I think my Head's spinning, "Okay now Red, would you like to share your story with us, as well as your son?" Matilda asked us. "No not really" Dad said, "I'd rather not" I replied, "I'm pretty sure the court mentioned something about a rage episode at a child's birthday party along with yanking his robe off in front of the entire jury" Matilda said.

"How Long is this class again?" Dad asked, "as long as you make it" Matilda said. I took that as a cue to start leaving but she pulled us down to sit on two pillows. "So in another sense, you're here until I notify the court that your anger issues have been resolved" Matilda explained.

'Oh geeze' I thought, "Chuck! Why don't you share your story" Matilda said to the yellow bird. "Me I am the last guy who should be here, simple speeding ticket. The judge said I was going too fast so I say your honor to be honest I was" Chuck said. "You got me, I'm not angry I'm honest, so shouldn't I be in an honesty management class because I think we need to manage my honesty" he added. I rolled my eyes, I saw what this guy did "really? Well that's a different story that's what you told last week" Matilda said pulling out Chuck's file.

When I flying around the island once, he was going to fast as he said. But he also went to the police station and wrecked the officer's desk. Stole his wallet and went out drinking, and after climbed a tree and dropped ice cream on the cop making it look like he pooped.

However I saw... that wasn't ice cream... "okay so maybe it wasn't ice cream" the yellow belly said nervously. "We get it" I said face palming, "and Terrance, it says here in your little Filey..." Matilda said addressing the big guy. She droned off looking quite frightened, I looked visibly nervous and shifted positions where Dad was next to Terrance and not me.

"It seems Terrance has had... an Um... accident... anyway Bomb here joined us a week ago, mind telling us why you're here?" She asked the big black bird. "When I get upset... I tend to, blow up" he said.

"You mean like get mad?" I asked, "no I mean I explode, like a bomb" he then made a sound effect of a bomb dropping from the sky. "Hence the name" Chuck squealed, "What no way" I said, "oh yes way" Bomb said. "Do it!" Chuck said, "Wait he just said he can blow up like a bomb and you want him to do it?" I commented.

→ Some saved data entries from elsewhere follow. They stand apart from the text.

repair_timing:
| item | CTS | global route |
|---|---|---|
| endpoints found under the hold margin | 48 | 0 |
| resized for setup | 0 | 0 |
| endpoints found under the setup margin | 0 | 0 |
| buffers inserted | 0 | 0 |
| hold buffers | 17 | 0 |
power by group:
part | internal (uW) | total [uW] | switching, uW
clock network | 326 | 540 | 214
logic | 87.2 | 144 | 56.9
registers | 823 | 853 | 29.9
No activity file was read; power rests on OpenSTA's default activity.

"No can do little amigo, I just went boom boom before class" Bomb said. "Hey look I don't want to be here at all but this could maybe make it interesting to me. So please explode" Dad said.

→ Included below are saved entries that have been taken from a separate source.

## src/rtl/cdt_pkg.sv

```systemverilog
package cdt_pkg;
   localparam int ADDR_W = 3;

   typedef enum logic [ADDR_W-1:0] {
      A_STAT = 3'd0,
      A_CTRL = 3'd1,
      A_PLO  = 3'd2,
      A_PHI  = 3'd3,
      A_SLO  = 3'd4,
      A_SHI  = 3'd5
   } cdt_addr_e;

   localparam int B_TO    = 0;
   localparam int B_RUN   = 1;
   localparam int B_IEN   = 0;
   localparam int B_REP   = 1;
   localparam int B_START = 2;
   localparam int B_STOP  = 3;

   typedef struct packed {
      logic clr_to;
      logic ctl_wr;
      logic start;
      logic stop;
      logic per_lo;
      logic per_hi;
      logic snap;
   } cdt_cmd_t;
endpackage

```

## src/rtl/cdt_decode.sv

```systemverilog
module cdt_decode
   import cdt_pkg::*;
(
   input  logic              bus_wr,
   input  logic [ADDR_W-1:0] bus_addr,
   input  logic              start_bit,
   input  logic              stop_bit,
   output cdt_cmd_t          cmd
);
   always_comb begin
      cmd = '0;
      if (bus_wr) begin
         case (cdt_addr_e'(bus_addr))
            A_STAT: cmd.clr_to = 1'b1;
            A_CTRL: begin
               cmd.ctl_wr = 1'b1;
               cmd.start  = start_bit;
               cmd.stop   = stop_bit;
            end
            A_PLO:  cmd.per_lo = 1'b1;
            A_PHI:  cmd.per_hi = 1'b1;
            A_SLO,
            A_SHI:  cmd.snap   = 1'b1;
            default: ;
         endcase
      end
   end
endmodule

```

## src/rtl/cdt_regs.sv

```systemverilog
module cdt_regs
   import cdt_pkg::*;
#(
   parameter int                  HALF_W          = 16,
   parameter bit                  WRITABLE_PERIOD = 1'b1,
   parameter logic [2*HALF_W-1:0] PERIOD_INIT     = '1,
   localparam int                 CNT_W           = 2*HALF_W
)(
   input  logic              clk,
   input  logic              rst_n,
   input  logic              ctl_wr,
   input  logic              per_lo,
   input  logic              per_hi,
   input  logic [HALF_W-1:0] bus_wdata,
   input  logic              bus_rd,
   input  logic [ADDR_W-1:0] bus_addr,
   input  logic              to_flag,
   input  logic              run,
   input  logic [CNT_W-1:0]  snap,
   output logic              ien,
   output logic              rep,
   output logic [CNT_W-1:0]  period,
   output logic              load,
   output logic              load_stop,
   output logic [CNT_W-1:0]  load_val,
   output logic [HALF_W-1:0] bus_rdata
);
   logic [HALF_W-1:0] rd_mux;

   always_ff @(posedge clk) begin
      if (!rst_n) begin
         ien <= 1'b0;
         rep <= 1'b0;
      end else if (ctl_wr) begin
         ien <= bus_wdata[B_IEN];
         rep <= bus_wdata[B_REP];
      end
   end

   assign load = per_lo | per_hi;

   generate
      if (WRITABLE_PERIOD) begin : g_wr_period
         logic [CNT_W-1:0] period_q;
         always_ff @(posedge clk) begin
            if (!rst_n)
               period_q <= PERIOD_INIT;
            else if (per_lo)
               period_q[HALF_W-1:0] <= bus_wdata;
            else if (per_hi)
               period_q[CNT_W-1:HALF_W] <= bus_wdata;
         end
         always_comb begin
            load_val = period_q;
            if (per_lo)
               load_val[HALF_W-1:0] = bus_wdata;
            else if (per_hi)
               load_val[CNT_W-1:HALF_W] = bus_wdata;
         end
         assign period    = period_q;
         assign load_stop = 1'b1;
      end else begin : g_fix_period
         logic unused_wdata;
         assign unused_wdata = ^bus_wdata[HALF_W-1:2];
         assign period    = PERIOD_INIT;
         assign load_val  = PERIOD_INIT;
         assign load_stop = 1'b0;
      end
   endgenerate

   always_comb begin
      rd_mux = '0;
      case (cdt_addr_e'(bus_addr))
         A_STAT: begin
            rd_mux[B_TO]  = to_flag;
            rd_mux[B_RUN] = run;
         end
         A_CTRL: begin
            rd_mux[B_IEN] = ien;
            rd_mux[B_REP] = rep;
         end
         A_PLO:  rd_mux = period[HALF_W-1:0];
         A_PHI:  rd_mux = period[CNT_W-1:HALF_W];
         A_SLO:  rd_mux = snap[HALF_W-1:0];
         A_SHI:  rd_mux = snap[CNT_W-1:HALF_W];
         default: rd_mux = '0;
      endcase
   end

   always_ff @(posedge clk) begin
      if (!rst_n)
         bus_rdata <= '0;
      else if (bus_rd)
         bus_rdata <= rd_mux;
   end
endmodule

```

## src/rtl/cdt_count.sv

```systemverilog
module cdt_count #(
   parameter int               CNT_W      = 32,
   parameter logic [CNT_W-1:0] INIT_COUNT = '1
)(
   input  logic             clk,
   input  logic             rst_n,
   input  logic             start,
   input  logic             stop,
   input  logic             load,
   input  logic             load_stop,
   input  logic [CNT_W-1:0] load_val,
   input  logic [CNT_W-1:0] reload,
   input  logic             rep,
   input  logic             clr_to,
   output logic [CNT_W-1:0] cnt,
   output logic             run,
   output logic             to_flag
);
   logic step;
   logic at_zero;
   logic tick;

   assign step    = run & ~stop & ~load;
   assign at_zero = (cnt == '0);
   assign tick    = step & at_zero;

   always_ff @(posedge clk) begin
      if (!rst_n)
         cnt <= INIT_COUNT;
      else if (load)
         cnt <= load_val;
      else if (tick)
         cnt <= reload;
      else if (step)
         cnt <= cnt - CNT_W'(1);
   end

   always_ff @(posedge clk) begin
      if (!rst_n)
         run <= 1'b0;
      else if (load && load_stop)
         run <= 1'b0;
      else if (stop)
         run <= 1'b0;
      else if (start)
         run <= 1'b1;
      else if (tick && !rep)
         run <= 1'b0;
   end

   always_ff @(posedge clk) begin
      if (!rst_n)
         to_flag <= 1'b0;
      else if (tick)
         to_flag <= 1'b1;
      else if (clr_to)
         to_flag <= 1'b0;
   end
endmodule

```

## src/rtl/cdt_snap.sv

```systemverilog
module cdt_snap #(
   parameter int CNT_W = 32
)(
   input  logic             clk,
   input  logic             rst_n,
   input  logic             take,
   input  logic [CNT_W-1:0] cnt,
   output logic [CNT_W-1:0] snap
);
   always_ff @(posedge clk) begin
      if (!rst_n)
         snap <= '0;
      else if (take)
         snap <= cnt;
   end
endmodule

```

## src/rtl/cdt_timer.sv

```systemverilog
module cdt_timer
   import cdt_pkg::*;
#(
   parameter int                  HALF_W          = 16,
   parameter bit                  WRITABLE_PERIOD = 1'b1,
   parameter logic [2*HALF_W-1:0] PERIOD_INIT     = '1
)(
   input  logic              clk,
   input  logic              rst_n,
   input  logic              bus_wr,
   input  logic              bus_rd,
   input  logic [2:0]        bus_addr,
   input  logic [HALF_W-1:0] bus_wdata,
   output logic [HALF_W-1:0] bus_rdata,
   output logic              irq
);
   localparam int CNT_W = 2*HALF_W;

   generate
      if (HALF_W < 4) begin : g_bad_width
         $error("cdt_timer: HALF_W must hold the four control bits");
      end
   endgenerate

   cdt_cmd_t         cmd;
   logic             ien;
   logic             rep;
   logic [CNT_W-1:0] period;
   logic             load;
   logic             load_stop;
   logic [CNT_W-1:0] load_val;
   logic [CNT_W-1:0] cnt;
   logic             run;
   logic             to_flag;
   logic [CNT_W-1:0] snap;

   cdt_decode u_decode (
      .bus_wr    (bus_wr),
      .bus_addr  (bus_addr),
      .start_bit (bus_wdata[B_START]),
      .stop_bit  (bus_wdata[B_STOP]),
      .cmd       (cmd)
   );

   cdt_regs #(
      .HALF_W          (HALF_W),
      .WRITABLE_PERIOD (WRITABLE_PERIOD),
      .PERIOD_INIT     (PERIOD_INIT)
   ) u_regs (
      .clk       (clk),
      .rst_n     (rst_n),
      .ctl_wr    (cmd.ctl_wr),
      .per_lo    (cmd.per_lo),
      .per_hi    (cmd.per_hi),
      .bus_wdata (bus_wdata),
      .bus_rd    (bus_rd),
      .bus_addr  (bus_addr),
      .to_flag   (to_flag),
      .run       (run),
      .snap      (snap),
      .ien       (ien),
      .rep       (rep),
      .period    (period),
      .load      (load),
      .load_stop (load_stop),
      .load_val  (load_val),
      .bus_rdata (bus_rdata)
   );

   cdt_count #(
      .CNT_W      (CNT_W),
      .INIT_COUNT (PERIOD_INIT)
   ) u_count (
      .clk       (clk),
      .rst_n     (rst_n),
      .start     (cmd.start),
      .stop      (cmd.stop),
      .load      (load),
      .load_stop (load_stop),
      .load_val  (load_val),
      .reload    (period),
      .rep       (rep),
      .clr_to    (cmd.clr_to),
      .cnt       (cnt),
      .run       (run),
      .to_flag   (to_flag)
   );

   cdt_snap #(
      .CNT_W (CNT_W)
   ) u_snap (
      .clk   (clk),
      .rst_n (rst_n),
      .take  (cmd.snap),
      .cnt   (cnt),
      .snap  (snap)
   );

   assign irq = to_flag & ien;
endmodule

```

## config.mk

```make
export PLATFORM = sky130hd
export DESIGN_NAME = cdt_timer
export DESIGN_NICKNAME = d
export VERILOG_FILES = /design/src/rtl/cdt_pkg.sv /design/src/rtl/cdt_decode.sv /design/src/rtl/cdt_regs.sv /design/src/rtl/cdt_count.sv /design/src/rtl/cdt_snap.sv /design/src/rtl/cdt_timer.sv
export SDC_FILE = /design/constraint.sdc
export NUM_CORES = 1
export LEC_CHECK = 0
export ABC_AREA = 1
export BUFFER_PORTS_ARGS = -buffer_cell sky130_fd_sc_hd__buf_2
export CAP_MARGIN = 20
export CORE_ASPECT_RATIO = 0.75
export CORE_UTILIZATION = 50
export CTS_BUF_LIST = sky130_fd_sc_hd__clkbuf_4
export DETAILED_ROUTE_END_ITERATION = 12
export PLACE_DENSITY_LB_ADDON = 0.12
export SLEW_MARGIN = 40
export SYNTH_ARGS = -nofsm -noshare
export SYNTH_HDL_FRONTEND = slang
export SYNTH_SLANG_ARGS = --single-unit
```

## constraint.sdc

```tcl
create_clock -name clk -period 3.8 [get_ports clk]
set_clock_uncertainty 0.05 [all_clocks]
set_input_delay 0.38 -clock clk [delete_from_list [all_inputs] [get_ports clk]]
set_output_delay 0.38 -clock clk [all_outputs]
set_load 0.1 [all_outputs]
```

# Word level (Yosys, flattened, before mapping)
# Cells that the tools add are included.
[totals]
reg_bits = 116
latchBits = 0
ramBits = 0
romBits = 0
inputBits = 23
out_inout_bits = 17
elab_cells = 49
mem_count = 0
[op_classes]
addsub = 1
n_mul = 0
n_div = 0
n_lt_le_gt_ge = 0
n_eq_ne = 5
shift = 0
muxes = 18
bitwise = 8
reduce_logical = 9
[ops]
columns = ["cell", "count"]
rows = [
  ["$mux 32", 3],
  ["$pmux 14 s4", 1],
  ["$mux 16", 3],
  ["$logic_not 32->1", 1],
  ["$sub 32x1->32 const B", 1],
  ["$pmux 2 s6", 1],
  ["$mux 1", 8],
  ["$mux 7", 1],
  ["$eq 3x2->1 const B", 2],
  ["$eq 3x3->1 const B", 2],
  ["$and 1x1->1", 4],
  ["$reduce_bool 2->1", 2],
  ["$eq 3x1->1 const B", 1],
  ["$logic_not 3->1", 1],
  ["$mux 3", 1],
  ["$not 1->1", 3],
  ["$reduce_bool 3->1", 1],
  ["$reduce_or 3->1", 1],
  ["$reduce_or 2->1", 1],
  ["$logic_and 1x1->1", 1],
  ["$logic_not 1->1", 1],
  ["$or 1x1->1", 1],
]

# Logic depth before layout (Yosys ltp)
[logic_depth]
ltp_word = 11
mapped_depth = 13
ltp_nobuf = 12

# Modules after synthesis
# From an unflattened synthesis, not the netlist that was laid out.
[hier_totals]
hier_cells = 1146
area_unflattened_um2 = 6996.7
[by_module_without_submodules]
columns = ["mod", "instances", "cells_each", "area_per_inst_um2", "seq_area_each_um2"]
rows = [
  ["cdt_count", 1, 525, 2907.8, 680.7],
  ["cdt_regs", 1, 399, 2672.6, 1001.0],
  ["cdt_snap", 1, 202, 1335.0, 640.6],
  ["cdt_decode", 1, 18, 73.8, 0.0],
  ["cdt_timer", 1, 2, 7.5, 0.0],
]

# Least setup slack after synthesis
# No wires, ideal clock.
[synth_path]
path_kind = "flip-flop to flip-flop"
from = "register u_count.cnt[0]"
to = "register u_count.cnt[6]"
t_arrival_ns = 1.579
t_required_ns = 3.628
slack_ns = 2.050
path_stages_with_launch = 12
path_buffers = 2
period_less_slack_ns = 1.750
path_cell_list = "dfxtp_1 inv_1 ha_1 nand2_4 nor2_8 nand2_4 nor2_8 nand2_4 buf_6 buf_6 o21ai_2 nand3_1"
[synth_between]
elab_chain_cells = 4
[synth_rtl]
columns = ["element", "line_no", "source"]
rows = [
  ["start, declared", "cdt_count.sv:15", "output logic [CNT_W-1:0] cnt,"],
  ["start signal, assigned", "cdt_count.sv:31", "cnt <= load_val;"],
  ["start signal, assigned", "cdt_count.sv:33", "cnt <= reload;"],
  ["start signal, assigned", "cdt_count.sv:35", "cnt <= cnt - CNT_W'(1);"],
  ["$sub 32x1->32 / $logic_not 32->1 (equally long branches)", "cdt_count.sv:35, cdt_count.sv:24", ""],
  ["$mux 32 / $and 1x1->1 (equally long branches)", "cdt_count.sv:34, cdt_count.sv:25", ""],
  ["$mux 32", "cdt_count.sv:32", "else if (tick)"],
  ["$mux 32", "cdt_count.sv:30", "else if (load)"],
]
# Several ways; a longest one is shown, not always the timed one. The select of a mux whose other input is x is not followed.
# A chain may end at the register's enable or synchronous reset.

# Worst setup path after layout
[layout_path]
from = "register u_count.cnt[0]"
to = "register u_count.cnt[15]"
# The elaborated chain is that of the path after synthesis.

==> metrics.txt <==
# TYPE chip_impl_metric gauge
chip_impl_metric{name="synth_compound_gate_area_share",unit="%"} 14.6
chip_impl_info{name="synthTopCellsByArea",value="dfxtp_1, nand2_1, inv_1"} 1
chip_impl_metric{name="synth_xor_xnor_area_share",unit="%"} 2.18
chip_impl_info{name="tritoncts_clock_tree",value="built"} 1
chip_impl_metric{name="grt_start_max_net_pins",unit=""} 56
chip_impl_metric{name="post_route_cells_drive_above_1_share",unit="%"} 10.5
chip_impl_info{name="worst_path_dominant_cell_family",value="simple AND/OR/NAND/NOR gates"} 1
chip_impl_info{name="synth_top_family_by_area",value="simple AND/OR/NAND/NOR gates"} 1
chip_impl_metric{name="drcViolationCount",unit=""} 0
chip_impl_info{name="worst_path_max_delay_cell",value="inv_2"} 1
chip_impl_metric{name="setup_total_negative_slack",unit="ps"} 0
chip_impl_metric{name="total_power_per_unit_cell_area",unit="nW/um2"} 405
chip_impl_metric{name="flow.area_growth_from_synthesis",unit="%"} 9.91
chip_impl_metric{name="placed_area",unit="um2"} 6310
chip_impl_metric{name="slew_hr",unit="%"} 45.6
chip_impl_metric{name="drt.antenna.violating_nets",unit=""} 0
chip_impl_metric{name="num-fill-cells",unit=""} 1198
chip_impl_metric{name="insertedDiodeCount",unit=""} 0
chip_impl_metric{name="dp_slack",unit="ps"} 1540
chip_impl_metric{name="fin_area",unit="um2"} 6630
chip_impl_metric{name="htree_levels",unit=""} 4
chip_impl_metric{name="clock_transition_at_the_registers_of_the_reported_paths",unit="ps"} 110
chip_impl_metric{name="synth_top_area_share",unit="%"} 38.5
chip_impl_metric{name="met1Wirelength",unit="um"} 9110
chip_impl_metric{name="synthArstFlopShare",unit="%"} 0
chip_impl_metric{name="numCtsBuffers",unit=""} 17
chip_impl_metric{name="finalSetupViolCount",unit=""} 0
chip_impl_metric{name="max_capacitance_violation_count",unit=""} 0
chip_impl_metric{name="yosys.cell_types.count",unit=""} 33
chip_impl_metric{name="postLayoutSetupSlackWorst",unit="ps"} 1500
chip_impl_info{name="rsz0062_at_grt",value="false"} 1
chip_impl_info{name="routed.top_layer",value="met4"} 1
chip_impl_info{name="root_buffer",value="clkbuf_4"} 1
chip_impl_metric{name="floorplan.core_area",unit="um2"} 11700
chip_impl_metric{name="grt_pass1_wl",unit="um"} 29600
chip_impl_metric{name="synth-simple-area-share",unit="%"} 33.3
chip_impl_metric{name="route.detailed.wl_per_inst",unit="um"} 16.3
chip_impl_info{name="worstHoldPathType",value="input pin to flip-flop"} 1
chip_impl_metric{name="placementRows",unit=""} 34
chip_impl_metric{name="yosys_warnings",unit=""} 0
chip_impl_metric{name="cp_num_buf_inv",unit=""} 2
chip_impl_metric{name="port-buffer-count",unit=""} 39
chip_impl_info{name="critPathKind",value="flip-flop to flip-flop"} 1
chip_impl_metric{name="num_vias",unit=""} 6073
chip_impl_info{name="yosysMostFrequentCell",value="nand2_1"} 1
chip_impl_metric{name="critical-path-max-stage-delay",unit="ps"} 410
chip_impl_metric{name="fin_crit_sh",unit="%"} 60.5
chip_impl_metric{name="met2WireLength",unit="um"} 7320
chip_impl_info{name="outcome",value="complete, no violations"} 1
chip_impl_metric{name="design.die.area",unit="um2"} 12500
chip_impl_metric{name="total_wire_length",unit="um"} 18600
chip_impl_metric{name="dieHeight",unit="um"} 97.2
chip_impl_metric{name="synth_enable_flop_cells",unit=""} 0
chip_impl_metric{name="yosysSeqAreaShare",unit="%"} 38.5
chip_impl_info{name="synth.top_cells.by_count",value="nand2_1, inv_1, dfxtp_1"} 1
chip_impl_metric{name="final_hold_viol_count",unit=""} 0
chip_impl_metric{name="min_period",unit="ps"} 2300
chip_impl_info{name="critPathLaunchType",value="flip-flop"} 1
chip_impl_metric{name="synth.area.mux_share",unit="%"} 0
chip_impl_metric{name="clk_path_buf_depth",unit=""} 2
chip_impl_metric{name="synth.net_count",unit=""} 961
chip_impl_metric{name="synth_area",unit="um2"} 6040
chip_impl_metric{name="top_level_ports",unit=""} 40
chip_impl_info{name="netlist.top_cell.by_area",value="dfxtp_1"} 1
chip_impl_metric{name="synth-seq-cells",unit=""} 116
chip_impl_info{name="critical-path-top-cell-by-count",value="nand2_1"} 1
chip_impl_metric{name="place.detailed.hpwl",unit="um"} 13300
chip_impl_metric{name="grt_overflow",unit=""} 0
chip_impl_metric{name="maxClockFrequency",unit="MHz"} 435
chip_impl_metric{name="static-leakage-power",unit="nW"} 3.32
chip_impl_metric{name="antenna_found_initial",unit=""} 0
chip_impl_metric{name="met3_length",unit="um"} 1960
chip_impl_metric{name="tightest_slew",unit="ps"} 816
chip_impl_metric{name="die_w",unit="um"} 129
chip_impl_metric{name="cp_data_required_time",unit="ps"} 4230
chip_impl_metric{name="number_of_global_route_vias_before_repair",unit=""} 5338
chip_impl_metric{name="numClockSinks",unit=""} 116
chip_impl_metric{name="layout.nets",unit=""} 989
chip_impl_metric{name="clk_latency",unit="ps"} 540
chip_impl_metric{name="globalplace.congestion",unit=""} 1.01
chip_impl_metric{name="synth_fa_ha_area_share",unit="%"} 0.207
chip_impl_info{name="synth_flop_cell",value="dfxtp_1"} 1
chip_impl_metric{name="ir_worst_vdd",unit="mV"} 0.197
chip_impl_metric{name="detailedRoute.firstPassIterationCount",unit=""} 5
chip_impl_info{name="crit_chain",value="inv_1, ha_1, nand2_4, nor2_8, nand2_4, nor2_8, nand2_4, inv_2, nand2_1, nand2_1, nand2_1, nand2_1"} 1
chip_impl_metric{name="worstPathMaxFanout",unit=""} 20
chip_impl_metric{name="postSynthAreaPerCell",unit="um2"} 6.44
chip_impl_metric{name="drt_first_iter_violations",unit=""} 719
chip_impl_metric{name="cp_data_arrival_time",unit="ps"} 2730
chip_impl_metric{name="floorplan.initialDensity",unit="%"} 51.8
chip_impl_metric{name="via_per_inst",unit=""} 5.33
chip_impl_metric{name="finalMaxSlewViolations",unit=""} 0
chip_impl_metric{name="grt.total_usage",unit="%"} 31.5
chip_impl_info{name="setup.worst_path.end_class",value="flip-flop"} 1
chip_impl_metric{name="synthesis.instances",unit=""} 937
## sequential cells by signal, indices dropped and copies added (netlist names)
| signal | cells |
|---|---|
| u_count.cnt | 32 |
| u_count.run | 1 |
| u_count.to_flag | 1 |
| u_regs.bus_rdata | 16 |
| u_regs.ien | 1 |
| u_regs.period | 32 |
| u_regs.rep | 1 |
| u_snap.snap | 32 |
## cell families after synthesis
logic type	Yosys count
AO/OA/AOI/OAI	167
XOR/XNOR	15
adder cells (fa/ha/maj)	1
buffers and inverters	170
flip-flops	116
AND/OR/NAND/NOR	468
## cells in the final DEF, fill, tap and decap left out, types with 7 or more instances in the layout
cell      Yosys  routed
buf_2        10      38
o21ai_0      91      91
xor2_1       14      14
nand3_1      83      82
a21oi_1      52      52
clkbuf_4      0      17
o22ai_1      16      16
inv_1       128     128
nand2_1     285     285
nor2_2        7       8
nor2_1       69      68
dfxtp_1     116     116
nand3b_1      7       7
buf_4         2       8
## timing repair
item	in CTS	in global routing
hold buffers	1	0
resized for setup	0	0
endpoints found under the hold margin	1	0
setup endpoints to repair	0	0
buffers inserted	0	0
## tightest hold or removal path: stages
cell,delay (ps)
buf_2,90
nand2_1,40
nand3_1,70
## routing by layer
layer	vias up	track usage [%]
met5	-	0
met4	0	8.60
met3	21	6.39
met2	274	42.9
met1	2753	49.2
li1	3025	-
## stage by stage
step / total power (W) / cells / util, % / hold WS (ps)
2_1_floorplan: 0.00160 / 937 / - / 374
3_3_place_gp: 0.00171 / 1107 / 54.2 / 386
3_5_place_dp: 0.00171 / 1107 / 54.2 / 391
4_1_cts: 0.00269 / 1139 / 56.9 / 0.510
5_1_grt: 0.00280 / 1139 / 56.9 / 29.5
6_report: 0.00269 / 1139 / 56.9 / 36.7
## path summary, 6_finish.rpt
kind	startpoint	end	slack, ps	cells after the start
max	u_count.cnt[0]	u_count.cnt[15]	1500	12
max reg2reg	u_count.cnt[0]	u_count.cnt[15]	1500	12
min reg2reg	u_snap.snap[26]	u_snap.snap[26]	400	2
min	bus_wdata[4]	u_regs.period[20]	40	3
## where the power goes
group	internal, W	switching, W	leakage, nW	total [W]
Combinational	0.0000968	0.000252	2.21	0.000349
Sequential	0.00128	0.0000646	0.950	0.00135
Clock	0.000462	0.000530	0.155	0.000992
Total	0.00184	0.000847	3.32	0.00269
## layout make-up
| cell class | count | area, um2 | share of cell area, % |
|---|---|---|---|
| multi-input combinational | 651 | 3050 | 45.9 |
| sequential | 116 | 2320 | 35.0 |
| inverter | 132 | 495 | 7.47 |
| timing repair buffer | 47 | 260 | 3.92 |
| tap | 162 | 203 | 3.06 |
| clock inverter | 14 | 179 | 2.70 |
| clock buffer | 17 | 128 | 1.92 |
No activity file was read; power rests on OpenSTA's default activity.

I sighed and face palmed again, "you can't do it can you?" Chuck said, "I can answer that" I said plucking out one of Bomb's feathers. "OW?! Hey why'd you do that for?" Bomb asked me, I then swallowed the feather.

Then my orange crest gained a small yellow tint on top of it, "oh he can, but I'm not gonna do it" I said sitting back down. "Oh yeah I forgot about your copying power" Red said, "Wait your kid can copy? What does that mean?" Chuck asked.

"If I eat the feathers of birds who have... uncommon abilities I can take them as my own" I explained. "Heck I actually gained one from Matilda" I said, "really you got an ability from me?" She asked. "Yeah Uh fire balls I believe" I answered, "OMGoodness, you have to show us" Chuck said before I plucked out one of his feathers as well. "Enhanced speed, interesting" I said.

Later on Matilda was having us do Yoga posses "nice form Coatl" she praised me "thanks" I replied holding stance. She got Dad to do it... and by that I mean she stuck him in that pose. I then looked over at Bomb to seehe was looking a little stressed out. "Uh Bomb are you Okay?" I asked, "Yeah, yeah I'm fine" he said.

I saw his head fuse starting to turn fully yellow, "Uh oh... uh Bomb please try to stay calm" I pleaded... then... we'll...

As he said before... he literally did explode.